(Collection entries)
From an optimization exercise on the open Yosys and OpenROAD flow, aimed at small area, a short achievable clock period and few clock cycles; shortcuts taken in it are not production practice. In this exercise RTL edits were held to simulation tests only and were not proved equivalent to the original. Power figures rest on the tool's default switching activity, not on a simulated workload.

Setup of run 1:
Design expression_lexer_core, start of the top module:
module expression_lexer_core #(
  parameter int MAX_NAME_CHARS = 8,
  parameter int LINE_BITS      = 16
) (
  input  logic        clk,
  input  logic        rst_n,
  input  logic        in_valid,
  output logic        in_stall,
  input  logic [7:0]  in_char_code,
  input  logic        in_end_of_source,
  output logic        out_valid,
  input  logic        out_stall,
  output logic [3:0]  out_token_kind,
  output logic [30:0] out_number_value,
  output logic [63:0] out_name_chars,
  output logic [3:0]  out_name_length,
  output logic        out_name_truncated,
  output logic        out_number_overflow,
  output logic [15:0] out_line_number,
  output logic        out_last_of_run
);
export LEC_CHECK = 0
export ABC_AREA = 1
export CAP_MARGIN = 20
export CORE_MARGIN = 2
export CORE_UTILIZATION = 65
export SETUP_SLACK_MARGIN = 4.2
export SLEW_MARGIN = 20
create_clock -name core_clock -period 7.0 [get_ports {clk}]
standard.sh (not shown) runs the stock make flow with config.mk's settings and CLKGATE_MAP_FILE= SYNTH_SCRIPT=/design/flow/synth_recipe.tcl, a recipe that flattens the netlist after the stock synthesis.
==> flow/flow/run.sh <==
#!/bin/bash
# Standard synthesis unchanged, then the standard layout with every port
# buffered by a buf_2 (instead of the delay buffer buffer_ports picks).
set -euo pipefail
bash standard.sh synth > synth.log 2>&1
bash standard.sh "BUFFER_PORTS_ARGS=-buffer_cell sky130_fd_sc_hd__buf_2" finish > layout.log 2>&1
Testbench counts of run 1, summed over its fixed seeds: cycles 24,069.
Input-level comparison between run 2 and run 1:
-- flow/config.mk --
<<< run 1, line 11
export CORE_UTILIZATION = 65
>>> run 2, line 11
export CORE_UTILIZATION = 40
export CTS_BUF_LIST = sky130_fd_sc_hd__clkbuf_8
<<< run 1, line 14
>>> run 2, line 15
export TNS_END_PERCENT = 5
==> comparison <==
Of run 2 and run 1, it is run 2 that has the lower layout overhead on the synthesized area. Final-layout clock buffer total for run 2: 1 down relative to run 1. Changes observed in run 2 relative to run 1: final weighted congestion of routability-driven global placement down 6.3%; final-layout non-clock buffer area share lower. The slowest library cell on the worst path comes out sky130_fd_sc_hd__edfxtp_1 in one run and sky130_fd_sc_hd__dfxtp_1 in the other, namely in run 1 and run 2 respectively. Number of detailed-route iterations in the first pass: lower on run 1. On non-clock buffer count: run 2 sits below run 1. Run 2 against run 1: total leakage power now sits lower, wire length of the first global-routing pass rose by about 4.3%. Run 1 vs run 2, worst setup path startpoint: o_num_r$_DFFE_PN_ vs x_r[8]$_DFF_P_. Run 2 ends up with a worst hold slack that is 0.0069 ns lower than in run 1. STATUS total power: run 2 wins against run 1.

■ REQUIRED ACTION
Final part of the records: return the line that contains "run 2, line 15" and every line after it, exactly, with no other lines added.

■ ANSWER SECTION
>>> run 2, line 15
export TNS_END_PERCENT = 5
==> comparison <==
Of run 2 and run 1, it is run 2 that has the lower layout overhead on the synthesized area. Final-layout clock buffer total for run 2: 1 down relative to run 1. Changes observed in run 2 relative to run 1: final weighted congestion of routability-driven global placement down 6.3%; final-layout non-clock buffer area share lower. The slowest library cell on the worst path comes out sky130_fd_sc_hd__edfxtp_1 in one run and sky130_fd_sc_hd__dfxtp_1 in the other, namely in run 1 and run 2 respectively. Number of detailed-route iterations in the first pass: lower on run 1. On non-clock buffer count: run 2 sits below run 1. Run 2 against run 1: total leakage power now sits lower, wire length of the first global-routing pass rose by about 4.3%. Run 1 vs run 2, worst setup path startpoint: o_num_r$_DFFE_PN_ vs x_r[8]$_DFF_P_. Run 2 ends up with a worst hold slack that is 0.0069 ns lower than in run 1. STATUS total power: run 2 wins against run 1.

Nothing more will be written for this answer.